Improving the Land for Woodcock
The Lyme Adirondack Forest holdings were formerly owned by International Paper, a large timber-products company. When Lyme bought the land in 2006, only 76 of the 276,000 acres were in forest size class 1 (trees less than 10 feet tall). Lyme has developed a management plan that will put 5 percent of the acreage in each of the company’s Adirondack tracts back into early successional forest within the next 10 years.
Patch cuts and clearcuts are creating new woodcock habitat on Lyme Adirondack lands.
Upland Forestry, a forestry consulting firm in Bristol, Vermont, manages the property for Lyme and has worked with the company to find places where logging will yield size class 1 forest in locations where woodcock can use it for mating, feeding, resting, and brood-rearing. By late 2008, commercial logging operations have included patch clear-cuts up to about 8 acres; uniform clearcuts of varying sizes and as large as 25 acres; and shelterwood removal cuts of 5 to more than 90 acres.

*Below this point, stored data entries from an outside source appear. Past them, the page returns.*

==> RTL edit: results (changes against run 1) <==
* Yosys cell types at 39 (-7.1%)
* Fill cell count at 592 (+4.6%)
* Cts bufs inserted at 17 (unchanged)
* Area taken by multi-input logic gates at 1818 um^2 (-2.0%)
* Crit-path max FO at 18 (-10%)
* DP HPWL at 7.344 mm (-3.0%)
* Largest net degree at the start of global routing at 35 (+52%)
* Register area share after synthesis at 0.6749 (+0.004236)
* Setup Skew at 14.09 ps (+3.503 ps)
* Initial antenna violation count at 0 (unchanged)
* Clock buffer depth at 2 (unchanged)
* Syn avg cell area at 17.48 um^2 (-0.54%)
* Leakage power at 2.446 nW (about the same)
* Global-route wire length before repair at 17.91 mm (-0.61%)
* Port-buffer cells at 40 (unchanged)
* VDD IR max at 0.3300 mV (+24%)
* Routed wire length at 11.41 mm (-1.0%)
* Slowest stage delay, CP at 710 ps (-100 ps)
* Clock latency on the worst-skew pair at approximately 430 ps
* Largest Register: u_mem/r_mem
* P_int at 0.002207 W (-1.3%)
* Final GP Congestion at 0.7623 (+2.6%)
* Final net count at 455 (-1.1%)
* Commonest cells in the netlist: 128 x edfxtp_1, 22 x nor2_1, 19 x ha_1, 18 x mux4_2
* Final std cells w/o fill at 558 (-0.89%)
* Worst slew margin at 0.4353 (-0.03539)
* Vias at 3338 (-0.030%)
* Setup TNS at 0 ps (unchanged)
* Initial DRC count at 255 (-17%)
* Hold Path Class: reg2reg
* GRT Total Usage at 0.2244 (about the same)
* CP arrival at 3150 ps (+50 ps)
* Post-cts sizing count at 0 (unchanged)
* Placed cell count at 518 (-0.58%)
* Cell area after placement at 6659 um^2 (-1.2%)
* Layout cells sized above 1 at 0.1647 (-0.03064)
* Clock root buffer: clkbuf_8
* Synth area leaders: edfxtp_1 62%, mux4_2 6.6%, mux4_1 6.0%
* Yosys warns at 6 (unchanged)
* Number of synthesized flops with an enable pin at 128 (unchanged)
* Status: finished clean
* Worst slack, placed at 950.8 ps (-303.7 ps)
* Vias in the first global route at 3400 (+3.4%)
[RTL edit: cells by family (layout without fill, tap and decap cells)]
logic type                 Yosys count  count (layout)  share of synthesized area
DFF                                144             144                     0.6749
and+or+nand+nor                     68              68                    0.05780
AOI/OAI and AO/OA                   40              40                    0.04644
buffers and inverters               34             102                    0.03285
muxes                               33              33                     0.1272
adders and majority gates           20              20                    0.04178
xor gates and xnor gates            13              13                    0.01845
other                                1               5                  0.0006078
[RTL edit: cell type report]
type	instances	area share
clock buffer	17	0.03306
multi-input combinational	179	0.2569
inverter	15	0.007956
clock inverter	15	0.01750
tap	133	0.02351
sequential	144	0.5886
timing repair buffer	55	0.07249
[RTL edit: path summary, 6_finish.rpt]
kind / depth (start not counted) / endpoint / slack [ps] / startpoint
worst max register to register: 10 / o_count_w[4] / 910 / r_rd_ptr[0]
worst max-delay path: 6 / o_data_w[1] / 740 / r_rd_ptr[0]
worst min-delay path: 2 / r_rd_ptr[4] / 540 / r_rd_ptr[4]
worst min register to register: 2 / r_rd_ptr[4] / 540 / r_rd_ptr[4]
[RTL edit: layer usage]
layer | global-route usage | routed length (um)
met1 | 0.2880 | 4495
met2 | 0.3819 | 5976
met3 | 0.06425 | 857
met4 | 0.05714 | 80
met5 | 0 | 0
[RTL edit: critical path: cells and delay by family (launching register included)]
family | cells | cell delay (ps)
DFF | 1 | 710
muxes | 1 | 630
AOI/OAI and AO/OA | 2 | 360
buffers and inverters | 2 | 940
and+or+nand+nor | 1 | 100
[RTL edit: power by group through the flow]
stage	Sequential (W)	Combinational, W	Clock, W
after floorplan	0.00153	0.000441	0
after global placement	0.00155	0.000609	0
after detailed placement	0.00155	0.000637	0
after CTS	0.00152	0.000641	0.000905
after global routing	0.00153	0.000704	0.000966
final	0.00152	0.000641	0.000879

The Lyme Adirondack tracts are in the northern, eastern, southern, and western quadrants of the Park. The effort to improve land for woodcock amounts to a “landscape-scale” project in a region where little brushy, early successional habitat currently exists.
Altamont Tract
The Altamont Tract is west of Upper Saranac Lake and north of New York Highway 3 near the village of Tupper Lake. It contains 8,773 acres. Approximately 44 acres will be treated yearly to reach a goal of 439 acres in timber size class 1 within the next decade. By late 2008, 109 acres had been cut.
Iron Ore Tract
The Iron Ore Tract is near the east-central boundary of the Adirondack Park. It contains 23,641 acres, of which 1,182 will be harvested to create timber size class 1 forest. By late 2008, 47 acres had been harvested.
Robinwood Tract
Robinwood consists of 10,333 acres in the west-central part of the Park, south of Lows Lake and north of Lake Lila. Of 517 acres scheduled for conversion to size class 1, 85 had been treated by late 2008.
Sperry-Whitney Tract
Sperry-Whitney is due east of the Robinwood Tract and lies east and west of New York Route 30. Of the 14,061 acres here, 523 will become size class 1 woodland. About 40 acres had been cut by late 2008.
Science
WMI biologists will conduct surveys of singing male woodcock during the spring breeding period. Biologists plan to capture woodcock, fit them with radiotransmitters, and monitor individual birds to see how they use the new habitat areas created on Lyme Adirondack lands.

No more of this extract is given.